EXERCISE: Using the string "flip" as the key, pull each matching line out of the records below.

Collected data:
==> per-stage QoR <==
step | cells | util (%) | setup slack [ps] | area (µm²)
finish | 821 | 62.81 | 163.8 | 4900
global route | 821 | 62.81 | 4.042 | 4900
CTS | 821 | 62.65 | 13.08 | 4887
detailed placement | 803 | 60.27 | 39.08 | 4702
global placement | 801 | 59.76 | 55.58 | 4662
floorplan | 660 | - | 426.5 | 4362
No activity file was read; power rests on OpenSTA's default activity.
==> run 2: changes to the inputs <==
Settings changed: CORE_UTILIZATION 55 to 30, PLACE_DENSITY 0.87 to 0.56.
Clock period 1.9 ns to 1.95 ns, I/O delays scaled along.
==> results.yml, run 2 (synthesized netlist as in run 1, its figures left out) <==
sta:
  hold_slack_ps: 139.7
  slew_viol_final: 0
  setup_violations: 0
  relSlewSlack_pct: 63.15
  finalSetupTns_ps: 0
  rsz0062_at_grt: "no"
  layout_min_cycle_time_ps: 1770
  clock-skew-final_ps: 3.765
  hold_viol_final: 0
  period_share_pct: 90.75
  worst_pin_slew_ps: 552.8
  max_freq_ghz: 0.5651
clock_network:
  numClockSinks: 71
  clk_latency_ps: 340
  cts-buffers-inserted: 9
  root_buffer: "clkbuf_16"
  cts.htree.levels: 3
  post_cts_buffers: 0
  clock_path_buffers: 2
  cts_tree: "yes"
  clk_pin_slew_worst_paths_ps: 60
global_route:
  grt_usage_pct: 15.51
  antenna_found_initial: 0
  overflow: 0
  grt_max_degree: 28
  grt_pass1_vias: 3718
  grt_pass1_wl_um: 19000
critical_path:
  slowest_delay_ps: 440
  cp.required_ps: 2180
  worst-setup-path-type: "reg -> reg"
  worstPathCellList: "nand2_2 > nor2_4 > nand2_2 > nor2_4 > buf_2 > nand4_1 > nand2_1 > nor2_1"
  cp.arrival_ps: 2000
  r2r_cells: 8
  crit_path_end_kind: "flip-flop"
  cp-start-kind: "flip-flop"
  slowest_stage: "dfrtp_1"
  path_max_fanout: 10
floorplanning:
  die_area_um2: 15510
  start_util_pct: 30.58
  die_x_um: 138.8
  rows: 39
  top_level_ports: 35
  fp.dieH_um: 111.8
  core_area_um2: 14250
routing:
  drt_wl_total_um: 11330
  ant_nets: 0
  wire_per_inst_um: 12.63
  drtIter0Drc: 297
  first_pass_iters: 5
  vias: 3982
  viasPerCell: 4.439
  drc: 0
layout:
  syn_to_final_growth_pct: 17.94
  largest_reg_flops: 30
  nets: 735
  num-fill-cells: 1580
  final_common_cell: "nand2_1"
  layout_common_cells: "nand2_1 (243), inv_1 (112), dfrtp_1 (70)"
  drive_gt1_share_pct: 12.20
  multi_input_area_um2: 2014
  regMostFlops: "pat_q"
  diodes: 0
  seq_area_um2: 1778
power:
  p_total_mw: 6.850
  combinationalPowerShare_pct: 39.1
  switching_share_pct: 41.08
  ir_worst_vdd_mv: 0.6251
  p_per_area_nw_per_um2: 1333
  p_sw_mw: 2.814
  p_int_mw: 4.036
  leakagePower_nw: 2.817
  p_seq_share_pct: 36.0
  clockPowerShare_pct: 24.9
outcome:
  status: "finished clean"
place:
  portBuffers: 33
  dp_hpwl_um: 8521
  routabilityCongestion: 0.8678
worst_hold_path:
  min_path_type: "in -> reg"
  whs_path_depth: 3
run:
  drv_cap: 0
--
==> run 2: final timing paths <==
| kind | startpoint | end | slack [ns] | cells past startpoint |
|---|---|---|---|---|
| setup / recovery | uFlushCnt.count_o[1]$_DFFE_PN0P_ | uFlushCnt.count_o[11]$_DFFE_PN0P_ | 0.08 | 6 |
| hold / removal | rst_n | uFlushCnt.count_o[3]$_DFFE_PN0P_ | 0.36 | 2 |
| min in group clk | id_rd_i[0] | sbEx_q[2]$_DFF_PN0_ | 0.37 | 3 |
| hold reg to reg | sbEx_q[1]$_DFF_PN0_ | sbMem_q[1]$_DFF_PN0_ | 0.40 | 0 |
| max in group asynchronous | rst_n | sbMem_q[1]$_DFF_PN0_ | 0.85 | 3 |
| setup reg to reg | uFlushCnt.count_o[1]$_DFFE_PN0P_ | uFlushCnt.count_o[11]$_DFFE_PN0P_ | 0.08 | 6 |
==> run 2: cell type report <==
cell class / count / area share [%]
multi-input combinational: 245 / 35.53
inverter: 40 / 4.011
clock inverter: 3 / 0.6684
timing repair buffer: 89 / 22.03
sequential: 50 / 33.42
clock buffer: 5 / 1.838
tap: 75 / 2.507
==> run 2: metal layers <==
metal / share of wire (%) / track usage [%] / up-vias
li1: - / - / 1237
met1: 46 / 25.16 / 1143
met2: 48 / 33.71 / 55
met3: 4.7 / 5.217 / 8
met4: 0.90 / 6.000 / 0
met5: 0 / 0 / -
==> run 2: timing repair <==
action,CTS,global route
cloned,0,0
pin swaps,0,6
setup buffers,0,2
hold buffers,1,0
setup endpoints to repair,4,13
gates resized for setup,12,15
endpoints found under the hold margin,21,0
...
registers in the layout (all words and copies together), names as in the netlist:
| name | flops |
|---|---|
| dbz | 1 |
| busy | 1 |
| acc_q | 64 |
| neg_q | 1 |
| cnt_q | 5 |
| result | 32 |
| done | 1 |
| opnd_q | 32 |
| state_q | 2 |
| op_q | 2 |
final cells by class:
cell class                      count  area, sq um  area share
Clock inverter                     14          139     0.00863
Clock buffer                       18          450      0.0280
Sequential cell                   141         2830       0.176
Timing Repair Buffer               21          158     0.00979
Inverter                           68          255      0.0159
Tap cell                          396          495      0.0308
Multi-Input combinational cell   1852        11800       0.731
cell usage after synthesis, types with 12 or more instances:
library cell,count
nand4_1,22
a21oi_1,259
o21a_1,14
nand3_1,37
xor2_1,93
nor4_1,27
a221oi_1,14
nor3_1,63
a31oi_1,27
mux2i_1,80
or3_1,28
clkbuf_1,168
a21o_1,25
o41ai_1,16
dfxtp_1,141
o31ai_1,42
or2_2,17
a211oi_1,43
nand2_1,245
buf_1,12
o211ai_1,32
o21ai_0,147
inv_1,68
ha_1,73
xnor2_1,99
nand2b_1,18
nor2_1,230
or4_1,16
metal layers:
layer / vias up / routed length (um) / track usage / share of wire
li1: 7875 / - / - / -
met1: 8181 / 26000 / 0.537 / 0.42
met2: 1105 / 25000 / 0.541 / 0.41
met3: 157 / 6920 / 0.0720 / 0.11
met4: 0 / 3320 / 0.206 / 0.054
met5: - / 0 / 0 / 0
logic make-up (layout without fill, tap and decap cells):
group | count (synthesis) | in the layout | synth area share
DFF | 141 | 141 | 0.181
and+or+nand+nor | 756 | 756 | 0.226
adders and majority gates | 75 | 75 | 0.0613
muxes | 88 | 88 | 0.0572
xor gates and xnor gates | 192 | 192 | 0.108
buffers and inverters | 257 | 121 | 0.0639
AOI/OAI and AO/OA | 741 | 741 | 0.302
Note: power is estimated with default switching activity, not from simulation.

ANSWER AREA:
  crit_path_end_kind: "flip-flop"
  cp-start-kind: "flip-flop"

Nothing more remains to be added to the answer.